Spatial Spectrum Estimation with a Maneuverable Sensor Array in a Dynamic Environment

Abstract

Estimation of a time-varying field is essential for situational awareness in many subject areas. Adaptive processing often assumes both the field is stationary and the array is fixed for multiple observation windows. For passive sonar, highly dynamic scenarios such as high bearing rate sources or underwater maneuvers severely limit the utilization of multiple snapshots. Several models are considered for time-varying fields, and a broadband maximum-likelihood estimator is introduced that is solved with an expectation maximization algorithm using as few as one snapshot. The number of estimated parameters can be reduced for broadband data when information, such as shape, is known about the source temporal spectrum. Cramér-Rao bound analysis is used to understand the effects of temporal spectrum knowledge on broadband processing. An example is given for the flat spectrum case to compare with conventional processing. Another feature of dynamic environments is array motion.
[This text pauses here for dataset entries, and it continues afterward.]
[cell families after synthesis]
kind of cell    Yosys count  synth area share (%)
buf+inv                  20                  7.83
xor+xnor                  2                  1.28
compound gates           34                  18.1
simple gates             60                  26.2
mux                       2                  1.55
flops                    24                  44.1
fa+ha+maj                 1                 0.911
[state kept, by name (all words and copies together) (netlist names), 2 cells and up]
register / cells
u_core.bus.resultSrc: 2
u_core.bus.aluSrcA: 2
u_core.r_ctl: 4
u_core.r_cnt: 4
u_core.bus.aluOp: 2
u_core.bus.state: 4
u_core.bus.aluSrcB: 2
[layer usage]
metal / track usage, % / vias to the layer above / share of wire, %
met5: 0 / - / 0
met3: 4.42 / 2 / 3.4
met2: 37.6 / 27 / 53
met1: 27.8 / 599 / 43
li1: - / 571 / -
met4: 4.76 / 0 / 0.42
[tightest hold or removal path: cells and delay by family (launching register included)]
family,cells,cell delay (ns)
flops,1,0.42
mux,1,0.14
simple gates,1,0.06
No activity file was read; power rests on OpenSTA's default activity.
## config.mk

```make
export PLATFORM = sky130hd
export DESIGN_NAME = bus_mux_reg
export DESIGN_NICKNAME = d
export VERILOG_FILES = /design/src/rtl/bus_mux_reg.sv
export SDC_FILE = /design/constraint.sdc
export NUM_CORES = 1
export LEC_CHECK = 0
export CAP_MARGIN = 5
export CELL_PAD_IN_SITES_DETAIL_PLACEMENT = 1
export CELL_PAD_IN_SITES_GLOBAL_PLACEMENT = 1
export CORE_MARGIN = 4
export CORE_UTILIZATION = 20
export CTS_CLUSTER_DIAMETER = 100
export DETAILED_ROUTE_END_ITERATION = 8
export GPL_ROUTABILITY_DRIVEN = 0
export GPL_TIMING_DRIVEN = 0
export PLACE_DENSITY_LB_ADDON = 0.25
export SKIP_LAST_GASP = 1
export SLEW_MARGIN = 10
export SYNTH_ARGS = -nofsm -noshare
export SYNTH_HDL_FRONTEND = slang
export SYNTH_SLANG_ARGS = --single-unit
export TNS_END_PERCENT = 10
```

## constraint.sdc

```tcl
create_clock -name i_clock -period 3.6 [get_ports i_clock]
set_input_delay 0.72 -clock i_clock [delete_from_list [all_inputs] [get_ports i_clock]]
set_output_delay 0.72 -clock i_clock [all_outputs]
set_load 0.03 [all_outputs]
```

## src/rtl/bus_mux_reg.sv

```systemverilog
// Registered shared-bus multiplexer. It selects one of NREG registers, DIN or G using one-hot
// enables, checks for bus conflicts, and keeps a saturating conflict counter.
module bus_mux_reg #(
  parameter int unsigned WIDTH = 16,
  parameter int unsigned NREG  = 8,
  parameter int unsigned SRCW  = 4,
  parameter int unsigned CNTW  = 8
) (
  input  logic                  i_clock,
  input  logic                  i_reset,
  input  logic [NREG*WIDTH-1:0] i_regs,
  input  logic [WIDTH-1:0]      i_din,
  input  logic [WIDTH-1:0]      i_aluout,
  input  logic [NREG-1:0]       i_rout,
  input  logic                  i_din_out,
  input  logic                  i_g_out,
  input  logic                  i_hold,
  input  logic                  i_clr_cnt,
  output logic [WIDTH-1:0]      o_buswires,
  output logic                  o_bus_valid,
  output logic [SRCW-1:0]       o_src_id,
  output logic                  o_conflict,
  output logic [CNTW-1:0]       o_conflict_cnt
);

  localparam int unsigned NSRC = NREG + 2;

  logic [NSRC-1:0]  w_en;
  logic             w_any;
  logic             w_multi;
  logic             w_single;
  logic [WIDTH-1:0] w_data;
  logic [SRCW-1:0]  w_id;

  logic [WIDTH-1:0] r_bus;
  logic             r_valid;
  logic [SRCW-1:0]  r_src;
  logic             r_conflict;
  logic [CNTW-1:0]  r_cnt;

  assign w_en = {i_g_out, i_din_out, i_rout};

  // Running "seen one" / "seen two" chain gives E==0, E==1 and E>=2 without a full popcount.
  always_comb begin
    w_any   = 1'b0;
    w_multi = 1'b0;
    for (int k = 0; k < int'(NSRC); k++) begin
      w_multi = w_multi | (w_any & w_en[k]);
      w_any   = w_any | w_en[k];
    end
  end

  assign w_single = w_any & ~w_multi;

  // AND-OR selection. The value is only exact when w_single is set, and only then is it loaded.
  always_comb begin
    w_data = '0;
    w_id   = '0;
    for (int k = 0; k < int'(NREG); k++) begin
      w_data = w_data | ({WIDTH{w_en[k]}} & i_regs[k*WIDTH +: WIDTH]);
      w_id   = w_id | ({SRCW{w_en[k]}} & SRCW'(k));
    end
    w_data = w_data | ({WIDTH{i_din_out}} & i_din) | ({WIDTH{i_g_out}} & i_aluout);
    w_id   = w_id | ({SRCW{i_din_out}} & SRCW'(NREG)) | ({SRCW{i_g_out}} & SRCW'(NREG + 1));
  end

  always_ff @(posedge i_clock) begin
    if (i_reset) begin
      r_bus      <= '0;
      r_valid    <= 1'b0;
      r_src      <= '0;
      r_conflict <= 1'b0;
      r_cnt      <= '0;
    end else begin
      r_valid    <= 1'b0;
      r_conflict <= 1'b0;
      if (!i_hold) begin
        if (w_single) begin
          r_bus   <= w_data;
          r_src   <= w_id;
          r_valid <= 1'b1;
        end
        if (w_multi) begin
          r_conflict <= 1'b1;
        end
      end
      if (i_clr_cnt) begin
        r_cnt <= '0;
      end else if (!i_hold && w_multi && (r_cnt != '1)) begin
        r_cnt <= r_cnt + CNTW'(1);
      end
    end
  end

  assign o_buswires     = r_bus;
  assign o_bus_valid    = r_valid;
  assign o_src_id       = r_src;
  assign o_conflict     = r_conflict;
  assign o_conflict_cnt = r_cnt;

endmodule

```

==> run metrics, run 1 <==
outcome=completed; Max transition margin=between 40% and 50%; Slew Viols, Final=0; Port-buffer cells=~200; Critical-path top delay cell=o32ai_1; largest net degree at the start of global routing=11; Psw=274.1 uW; Die Y=between 100 and 150 um; Comb power frac=between 30 and 40%; wire per inst=~23 um; Buf/Inv on CP=3; Post-CTS Setup Bufs=0; clock sink total=30; multi-input logic area=around 1400 um2; Slew @ Worst Pin=~0.76 ns; Crit Path Class=input pin to flop; Seq pwr share=between 30% and 40%; clk_skew=0.007648 ns; reg2reg setup slack=about 1.6 ns; CP Capture Type=flop; diode count=0; initial antenna violation count=0; fin crit period=3.308 ns; via density per instance=5.270; GRT Total Usage=a little over a fifth; period utilization=approximately 92%; drt drc=0; WL final=around 14000 um; Root Driver=clkbuf_8; top-level I/O count=between 200 and 250; Placed Instances=~600; Power Density=between 200 and 250 nW/um2; Yosys top cell by area=dfxtp_1; nets@finish=between 600 and 700; Top Family by Delay on Critical Path=buffers and inverters; CP Data Arrival Time=between 3 and 4 ns; Synth top area share=between 20 and 30%; Synthesis Warnings=0; Die Area=12250 um2; post-synthesis cell count=~250; Clock power frac=roughly a third; Die Width=between 100 and 150 um; Pint=758.7 uW; most area-consuming cells after synthesis=dfxtp_1 28%, a22oi_1 17%, mux2i_1 8.5%; CP Launch Type=input pin; clock latency at the later pin of the worst-skew pair=around 0.28 ns; Synth Register Bits=30; post-route setup TNS=0 ns; Post-DP HPWL=10920 um; unique cell type count in the Yosys netlist=39; Max Root-Sink Buffers=2; maximum VDD drop=0.1510 mV; non-filler cells, final=around 600; EDFF count, synth=0; clock-pin slew on the worst setup and hold paths=roughly 0.07 ns; Rows=37; slowest stage delay, CP=a little under 0.6 ns; cts hold-fix bufs=0; Static Leak=1.640 nW; Hold Path Class=flop to flop; total iterations of the first detailed-routing run=4; Core Area=just over 10000 um2; number of gates resized after CTS=0; Avg Synthesized Cell Area=~8.4 um2; endpoints failing hold=0; remaining antenna violation count after routing=0; fin util=between 40% and 50%; fraction of registers with async set/reset=0%; unrepaired setup endpoints after global routing=no; filler cell count=between 1000 and 1500; Worst Path Max Fanout=10; total grt overflow=0; clock buffer count from CTS=5; first-pass GRT wire length=approximately 20000 um; vias in the first global route=between 3000 and 4000; TritonCTS clock tree=yes; synthesized net count=427; hold slack=roughly 0.5 ns; Worst Path Required=around 3.8 ns; sw frac=between 20% and 30%; initial detailed-routing violation count=about 110; share of layout cells above drive strength 1=3.471%; Reg area=600.6 um2; Area growth, synth to finish=108.7%; CP cell instances=clkdlybuf4s50_1, clkbuf_1, a2111oi_0, o32ai_1, o21ai_0, buf_2, or3_1, a21oi_1; setup violators final=0; Initial Util=just over 20%; routed vias=~3100; Max Cap Viol=0; post-synthesis sequential area ratio=28.49%; Max Fclk=slightly above 300 MHz; top_reg_cell synth=dfxtp_1; H-tree depth=2; Cell Area, Synth=2108 um2
[layer usage]
layer | wire length [um] | share of wire [%] | track usage, % | vias to the layer above
met5 | 0 | 0 | 0 | -
met4 | 391 | 2.9 | 6.322 | 0
met3 | 885 | 6.5 | 6.004 | 25
met2 | 7139 | 53 | 40.41 | 136
met1 | 5119 | 38 | 22.68 | 1538
li1 | - | - | - | 1447
[area by class of cell]
cell class | instances | share of cell area (%)
flip-flops and latches | 30 | 13.65
clock inverters | 2 | 0.8530
clock buffers | 6 | 1.649
repair buffers | 201 | 45.72
plain buffers | 25 | 2.559
well taps | 136 | 3.867
inverters | 3 | 0.2559
multi-input cells | 194 | 31.45
[worst min-delay path, stage by stage, from the launching register on]
cell	delay (ns)
dfxtp_1	0.33
mux2i_1	0.07
nor2_1	0.07
[metrics by stage]
stage               worst slack [ns]  power, mW  area [um2]
finish                        0.2916      1.033        4400
global route                  0.1158      1.085        4400
global placement             0.06354     0.6819        4290
floorplan                     0.8544     0.4471        2108
detailed placement           0.02981     0.6893        4290
CTS                           0.3213      1.044        4400
[cells in the final DEF (no fill, tap or decap), types with 2 or more instances in the layout]
| master | netlist | layout |
|---|---|---|
| nand3_1 | 2 | 2 |
| clkbuf_8 | 0 | 5 |
| or3_1 | 4 | 4 |
| dfxtp_1 | 30 | 30 |
| a21oi_1 | 4 | 4 |
| buf_6 | 2 | 2 |
| a22o_1 | 16 | 16 |
| a22oi_1 | 48 | 48 |
| mux2i_1 | 18 | 18 |
| nor3_1 | 6 | 6 |
| o21ai_0 | 6 | 6 |
| a2111oi_0 | 2 | 2 |
| nor2b_1 | 2 | 2 |
| buf_1 | 6 | 6 |
| clkbuf_1 | 14 | 15 |
| a221oi_1 | 16 | 16 |
| o211ai_1 | 2 | 2 |
| nand2_1 | 6 | 6 |
| buf_2 | 3 | 3 |
| inv_1 | 3 | 3 |
| nand4_1 | 18 | 18 |
| or4_1 | 4 | 4 |
| nor2_1 | 23 | 23 |
| clkdlybuf4s50_1 | 0 | 201 |
[logic make-up after synthesis]
logic type                 synth area share [%]
and+or+nand+nor                           17.45
muxes                                     8.546
DFF                                       28.49
buffers and inverters                     5.875
adders and majority gates                 1.068
xor gates and xnor gates                 0.4155
AOI/OAI and AO/OA                         38.16
[worst paths after layout]
| path | from | to | cells past startpoint |
|---|---|---|---|
| worst min-delay path | o_src_id[2]$_SDFFE_PP0P_ | o_src_id[2]$_SDFFE_PP0P_ | 2 |
| worst max-delay path | i_rout[5] | o_conflict_cnt[4]$_SDFFE_PP0P_ | 8 |
| worst min register to register | o_src_id[2]$_SDFFE_PP0P_ | o_src_id[2]$_SDFFE_PP0P_ | 2 |
| worst max register to register | o_conflict_cnt[0]$_SDFFE_PP0P_ | o_conflict_cnt[4]$_SDFFE_PP0P_ | 7 |
[cells in the mapped netlist (2+ instances only)]
library cell and instances:
a22oi_1 48, dfxtp_1 30, nor2_1 23, mux2i_1 18, nand4_1 18, a221oi_1 16, a22o_1 16, clkbuf_1 14
buf_1 6, nand2_1 6, nor3_1 6, o21ai_0 6, a21oi_1 4, or3_1 4, or4_1 4, buf_2 3
inv_1 3, a2111oi_0 2, buf_6 2, nand3_1 2, nor2b_1 2, o211ai_1 2
[registers in the layout, indices dropped and copies added (netlist names)]
signal and count:
o_src_id 4, o_conflict 1, o_buswires 16, o_conflict_cnt 8
o_bus_valid 1
[power by group through the flow]
stage	Combinational [mW]	Clock [mW]	Sequential, mW
after floorplan	0.0989	0	0.348
after global placement	0.338	0	0.344
after detailed placement	0.346	0	0.344
after CTS	0.347	0.361	0.336
after global routing	0.371	0.377	0.336
final	0.346	0.351	0.336
Note: power is estimated with default switching activity, not from simulation.
==> run 2, diff against run 1 <==
--- a/config.mk
+++ b/config.mk
@@ -5,9 +5,11 @@
 export SDC_FILE = /design/constraint.sdc
 export NUM_CORES = 1
 export LEC_CHECK = 0
+export ABC_AREA = 1
 export CAP_MARGIN = 5
 export CELL_PAD_IN_SITES_DETAIL_PLACEMENT = 1
 export CELL_PAD_IN_SITES_GLOBAL_PLACEMENT = 1
+export CORE_ASPECT_RATIO = 0.75
 export CORE_MARGIN = 4
 export CORE_UTILIZATION = 20
 export CTS_CLUSTER_DIAMETER = 100
==> run metrics, run 2 <==
max reg flops=16 (unchanged); Synth top cells by count=220 x nand2_1, 58 x nand3_1, 45 x inv_1, 30 x dfxtp_1, 30 x nor2_1 (was 48 x a22oi_1, 30 x dfxtp_1, 23 x nor2_1, 18 x mux2i_1, 18 x nand4_1); Static Leak=2.096 nW (was 1.640 nW); first-pass GRT wire length=22540 um (was 20380 um); Slew Viols, Final=0 (unchanged); clock-pin slew on the worst setup and hold paths=0.05 ns (was 0.07 ns); EDFF count, synth=0 (unchanged); CP Launch Type=input pin (unchanged); Synth top area share=31.70% (was 28.49%); reg2reg setup slack=1.82 ns (was 1.64 ns); initial detailed-routing violation count=117 (was 112); hold slack=0.5165 ns (was 0.5001 ns); Post-Place Worst Slack=0.6514 ns (was 0.02981 ns); Psw=295.0 uW (was 274.1 uW); Root Driver=clkbuf_16 (was clkbuf_8); unrepaired setup endpoints after global routing=no (unchanged); initial antenna violation count=0 (unchanged); global route hottest layer=met2 (unchanged); CP Capture Type=flop (unchanged); unique cell type count in the Yosys netlist=28 (was 39); via density per instance=4.544 (was 5.270); diode count=0 (unchanged); Max Fclk=377.8 MHz (was 302.3 MHz); number of gates resized after CTS=0 (unchanged); Clock power frac=39.1% (was 34.0%); synthesized net count=660 (was 427); Synth Register Bits=30 (unchanged); total iterations of the first detailed-routing run=4 (unchanged); post-synthesis cell count=485 (was 252); largest net degree at the start of global routing=11 (unchanged); remaining antenna violation count after routing=0 (unchanged); cts hold-fix bufs=0 (unchanged); Max transition margin=46.04% (was 49.25%); Slew @ Worst Pin=0.8094 ns (was 0.7613 ns); met3 usage=6.108% (was 6.004%); Core Area=12520 um2 (was 10280 um2); clk_skew=0.002455 ns (was 0.007648 ns); Worst Path Required=3.81 ns (was 3.82 ns); Initial Util=20.80% (was 20.51%); clock sink total=30 (unchanged); Post-CTS Setup Bufs=0 (unchanged); nets@finish=863 (was 635); wire per inst=16.96 um (was 22.67 um); clock latency at the later pin of the worst-skew pair=0.27 ns (was 0.28 ns); most area-consuming cells after synthesis=nand2_1 32%, dfxtp_1 23%, nand3_1 11% (was dfxtp_1 28%, a22oi_1 17%, mux2i_1 8.5%); Tot Pwr=1.155 mW (was 1.033 mW); routed vias=3885 (was 3146); maximum VDD drop=0.2610 mV (was 0.1510 mV); Post-DP HPWL=12190 um (was 10920 um); Synthesis Warnings=0 (unchanged); CP Data Arrival Time=2.85 ns (was 3.53 ns); sw frac=25.55% (was 26.54%); period utilization=73.53% (was 91.90%); Crit Path Class=input pin to flop (unchanged); setup ws final=0.9529 ns (was 0.2916 ns); endpoints failing hold=0 (unchanged); Power Density=233.7 nW/um2 (was 234.7 nW/um2); GR Layer Usage met1=22.94% (was 22.68%); Placed Instances=847 (was 589); Die Area=14930 um2 (was 12250 um2); Die Y=106.8 um (was 110.7 um); fraction of registers with async set/reset=0% (unchanged); top_reg_cell synth=dfxtp_1 (unchanged); Max Cap Viol=0 (unchanged); Avg Synthesized Cell Area=5.371 um2 (was 8.366 um2); fin crit period=2.647 ns (was 3.308 ns); Hold Path Class=flop to flop (unchanged); most frequent cells in the layout=220 x nand2_1, 196 x clkdlybuf4s50_1, 58 x nand3_1, 45 x inv_1 (was 201 x clkdlybuf4s50_1, 48 x a22oi_1, 30 x dfxtp_1, 23 x nor2_1); post-synthesis sequential area ratio=23.05% (was 28.49%); clock buffer count from CTS=5 (unchanged); vias in the first global route=4231 (was 3656); drt drc=0 (unchanged); top-level I/O count=204 (unchanged); Die Width=139.8 um (was 110.7 um); Cell Area, Synth=2605 um2 (was 2108 um2); Max Root-Sink Buffers=2 (unchanged); most common cell after layout, fill and taps aside=nand2_1 (was clkdlybuf4s50_1); Yosys top cell by area=nand2_1 (was dfxtp_1); share of layout cells above drive strength 1=4.209% (was 3.471%); WL final=14500 um (was 13540 um); Pint=859.5 uW (was 758.7 uW); Worst Path Max Fanout=10 (unchanged); Comb power frac=31.8% (was 33.5%); non-filler cells, final=855 (was 597); Port-buffer cells=196 (was 201); M2 GR Usage=33.63% (was 40.41%); GRT Total Usage=19.18% (was 21.30%); Seq pwr share=29.1% (was 32.5%); outcome=completed (unchanged); total grt overflow=0 (unchanged); setup violators final=0 (unchanged); most common cell in the synthesized netlist=nand2_1 (was a22oi_1); H-tree depth=2 (unchanged); Area growth, synth to finish=89.67% (was 108.7%); Rows=35 (was 37); TritonCTS clock tree=yes (unchanged); post-route setup TNS=0 ns (unchanged)
## run 2: area by class of cell
cell class / instances / area, um2
clock buffers: 8 / 166.4
well taps: 166 / 207.7
flip-flops and latches: 30 / 600.6
plain buffers: 28 / 145.1
inverters: 48 / 180.2
multi-input cells: 379 / 1679
repair buffers: 196 / 1962
fillers: 1634 / 7584
## run 2: cells by family (layout without fill, tap and decap cells)
family	count (synthesis)	after routing	share of synthesized area, %
flip-flops	30	30	23.05
adder cells (fa/ha/maj)	1	1	0.4802
XOR/XNOR	6	6	2.018
buffers and inverters	76	280	12.49
AND/OR/NAND/NOR	361	361	59.85
AO/OA/AOI/OAI	11	11	2.113
## run 2: critical path, cell delays in order
cell and delay, ns:
clkdlybuf4s50_1 0.49, clkbuf_1 0.48, buf_1 0.51, nand2_1 0.12, nand4_1 0.18, nor3_1 0.10
nand3_1 0.09, nand2_1 0.06, nor2_1 0.09
## run 2: through the flow
stage	util (%)	cell area, um2
final	39.45	4941
after global routing	39.45	4941
after CTS	39.45	4941
after detailed placement	38.12	4775
after global placement	38.12	4775
after floorplan	-	2605
## run 2: final timing paths
kind | startpoint | end | cells past startpoint
worst max-delay path | i_rout[6] | o_buswires[5]$_SDFFE_PP0P_ | 9
worst min-delay path | o_conflict_cnt[4]$_SDFFE_PP0P_ | o_conflict_cnt[4]$_SDFFE_PP0P_ | 2
worst max register to register | o_conflict_cnt[0]$_SDFFE_PP0P_ | o_conflict_cnt[3]$_SDFFE_PP0P_ | 7
worst min register to register | o_conflict_cnt[4]$_SDFFE_PP0P_ | o_conflict_cnt[4]$_SDFFE_PP0P_ | 2
## run 2: power groups by stage
stage | clock network (mW) | logic [mW] | registers (mW)
finish | 0.451 | 0.367 | 0.336
global route | 0.486 | 0.400 | 0.336
CTS | 0.464 | 0.370 | 0.336
detailed placement | 0 | 0.368 | 0.343
global placement | 0 | 0.359 | 0.343
floorplan | 0 | 0.122 | 0.346
## run 2: per-layer routing
layer	vias to the layer above	routed length (um)
met3	21	1298
met2	160	6775
met1	1768	6097
li1	1936	-
met4	0	330
met5	-	0
==> RTL edit 1: new RTL, flow settings as in run 1 <==
Register the output `o_buswires` once more, cleared by the reset; this adds one clock of latency there. The other outputs are not delayed to match.
--- a/src/rtl/bus_mux_reg.sv
+++ b/src/rtl/bus_mux_reg.sv
@@ -92,7 +92,13 @@
     end
   end
 
-  assign o_buswires     = r_bus;
+  always_ff @(posedge i_clock) begin
+    if (i_reset) begin
+      o_buswires <= '0;
+    end else begin
+      o_buswires <= r_bus;
+    end
+  end
   assign o_bus_valid    = r_valid;
   assign o_src_id       = r_src;
   assign o_conflict     = r_conflict;
Function: changed (Yosys sat finds a counterexample within 4 cycles, from zero or initial values and one cycle with i_reset high).
==> RTL edit 1 against run 1 <==
  * Largest power group is now sequential cells
  * Cell area is 11% higher
  * Power is 33% higher
  * First-iteration DRC count is 44% higher
  * Critical endpoint unchanged
  * Sequential power is 53% higher
  * Synthesized area is 20% higher
  * Routed wire length is 5.4% higher
  * Critical path type unchanged
  * Fmax is 2.2% lower
  * Sequential cell count is 16 higher
  * Register-to-register slack better by 0.02 ns
  * Largest cell class unchanged
  * Clock power is 46% higher
  * Setup slack worse by 0.074 ns
==> RTL edit 1: results (changes against run 1) <==
stage	metric	value	unit	change
timing	setup_viol	0		unchanged
detailed_routing	via_per_inst	4.94		-6.2%
hold_path	hold_class	reg -> reg		
logic_synthesis	ys_seq_area_share	36.5	%	+8.1 points
setup_path	start_kind	input pin		
clock_tree	clockBufferDepth	2		unchanged
logic_synthesis	yosys_warnings	0		unchanged
clock_tree	clock_latency	0.28	ns	about the same
finish	layout-drive-gt1-share	3.42	%	-0.050 points
setup_path	cp_max_fo	10		unchanged
finish	stdcell_count	665		+11%
timing	slew_headroom	42.9	%	-6.3 points
grt	grt_max_degree	14		+3
clock_tree	numCtsBuffers	5		unchanged
grt	track_usage	19.1	%	-2.2 points
run_status	status	finished clean		
setup_path	worstSetupStartpoint	i_rout[6]		
clock_tree	clk_pin_slew	0.06	ns	
logic_synthesis	syn-num-nets	463		+8.4%
placement	portBuffers	201		unchanged
timing	finClkSkew	0.00471	ns	-0.00294 ns
setup_path	slowest_stage	clkbuf_1		
logic_synthesis	ys_types	34		-13%
placement	dp.cells	657		+12%
logic_synthesis	ys_top_cells_by_count	64 x a22oi_1, 46 x dfxtp_1, 22 x clkbuf_1		
setup_path	cp_top_family	buffers and inverters		
finish	fillers	1433		+16%
clock_tree	htree_levels	2		unchanged
placement	pre_cts_ws	-0.0846	ns	-0.114 ns
logic_synthesis	synth_flop_cell	dfxtp_1		
power_and_ir_drop	leakage	0.00182	uW	+11%
clock_tree	cts_resized	0		unchanged
setup_path	regToRegStartpoint	o_conflict_cnt[0]		
logic_synthesis	synth_area_leaders	dfxtp_1 37%, a22oi_1 19%, a221oi_1 5.6%, a311oi_1 5.6%, a21o_1 4.8%		
power_and_ir_drop	ir_drop	0.259	mV	+71%
clock_tree	ctsRootBufferMaster	clkbuf_16		
logic_synthesis	async_reset_ff_share	0	%	unchanged
flow_run	max_cap_violations	0		unchanged
detailed_routing	first_iter_violations	161		+44%
clock_tree	cts_setup_buffers	0		unchanged
setup_path	critPathMaxStageDelay	0.56	ns	-0.03 ns
grt	antenna_found_initial	0		unchanged
setup_path	worstPathArrival	3.59	ns	+0.06 ns
grt	grt_pass1_wl	21.2	mm	+4.0%
detailed_routing	firstDrtPassIters	5		+1
detailed_routing	routed_wl	14.3	mm	+5.4%
finish	antennaDiodeCount	0		unchanged
hold_path	hp-start	r_bus[14]		
placement	hpwl	11.5	mm	+5.4%
logic_synthesis	avgSynthCellArea	8.75	sq um	+4.6%
grt	grt_pass1_vias	3708		+1.4%
## RTL edit 1: per-stage QoR
stage | cell area, sq um | util (%) | TNS, ns | hold WS, ns
floorplan | 2520 | - | 0 | 0.448
global placement | 4740 | 39.0 | 0 | 0.453
detailed placement | 4740 | 39.0 | -0.102 | 0.458
CTS | 4900 | 40.3 | 0 | 0.467
global route | 4900 | 40.3 | 0 | 0.478
finish | 4900 | 40.3 | 0 | 0.465
## RTL edit 1: final timing paths
| kind | end | slack [ns] | depth (start not counted) |
|---|---|---|---|
| worst min register to register | o_buswires[14] | 0.46 | 1 |
| worst max-delay path | o_conflict_cnt[4] | 0.22 | 8 |
| worst min-delay path | o_buswires[14] | 0.46 | 1 |
| worst max register to register | o_conflict_cnt[4] | 1.66 | 8 |
## RTL edit 1: layer usage
layer / up-vias / global-route usage, % / wire length [um]
li1: 1566 / - / -
met1: 1580 / 24.0 / 6110
met2: 130 / 32.8 / 7070
met3: 10 / 4.82 / 868
met4: 0 / 4.53 / 213
met5: - / 0 / 0
## RTL edit 1: area by class of cell
type	count	area, sq um	share of cell area, %
timing repair buffer	201	2010	41.0
multi-input combinational	210	1460	29.7
sequential	46	921	18.8
tap	168	210	4.29
buffer	30	134	2.73
clock buffer	7	133	2.70
clock inverter	1	30.0	0.612
inverter	2	7.51	0.153
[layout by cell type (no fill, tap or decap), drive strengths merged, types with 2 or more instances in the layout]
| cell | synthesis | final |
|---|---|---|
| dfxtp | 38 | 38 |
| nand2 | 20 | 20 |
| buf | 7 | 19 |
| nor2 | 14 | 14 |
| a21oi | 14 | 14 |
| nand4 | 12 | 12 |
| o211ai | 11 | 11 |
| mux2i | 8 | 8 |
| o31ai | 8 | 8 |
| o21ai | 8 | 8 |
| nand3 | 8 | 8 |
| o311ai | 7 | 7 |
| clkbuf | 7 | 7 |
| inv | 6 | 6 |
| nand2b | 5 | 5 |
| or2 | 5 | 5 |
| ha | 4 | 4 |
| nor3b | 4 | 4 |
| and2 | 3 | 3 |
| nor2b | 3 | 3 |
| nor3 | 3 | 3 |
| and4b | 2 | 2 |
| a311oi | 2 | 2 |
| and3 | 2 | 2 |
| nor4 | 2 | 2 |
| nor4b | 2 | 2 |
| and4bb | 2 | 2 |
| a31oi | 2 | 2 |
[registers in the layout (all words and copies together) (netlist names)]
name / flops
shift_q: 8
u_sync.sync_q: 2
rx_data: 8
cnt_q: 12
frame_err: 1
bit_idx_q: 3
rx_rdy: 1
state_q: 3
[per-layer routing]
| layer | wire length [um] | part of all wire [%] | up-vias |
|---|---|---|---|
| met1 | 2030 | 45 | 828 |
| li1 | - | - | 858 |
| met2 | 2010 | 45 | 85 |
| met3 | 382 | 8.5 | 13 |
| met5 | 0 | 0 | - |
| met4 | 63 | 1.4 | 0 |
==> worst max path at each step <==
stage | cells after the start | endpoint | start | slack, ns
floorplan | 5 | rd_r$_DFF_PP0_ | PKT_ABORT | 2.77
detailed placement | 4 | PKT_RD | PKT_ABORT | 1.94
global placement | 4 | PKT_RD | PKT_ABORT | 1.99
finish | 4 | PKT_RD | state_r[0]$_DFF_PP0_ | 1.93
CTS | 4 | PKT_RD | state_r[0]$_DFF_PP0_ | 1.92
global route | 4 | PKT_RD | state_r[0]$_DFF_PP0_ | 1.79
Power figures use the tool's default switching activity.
Since underwater arrays are often subject to motion, the estimate must consider arbitrary, dynamic array shapes. Platforms such as autonomous underwater vehicles provide mobility but constrain the number of sensors. Exploiting a maneuverable linear array with the new estimate allows for left-right or front-back disambiguation and suppression of spatial grating lobes. Multi-source simulations are used to demonstrate the ability of a short, maneuvering array to reduce array backlobes as well as operate in the spatial grating lobe region.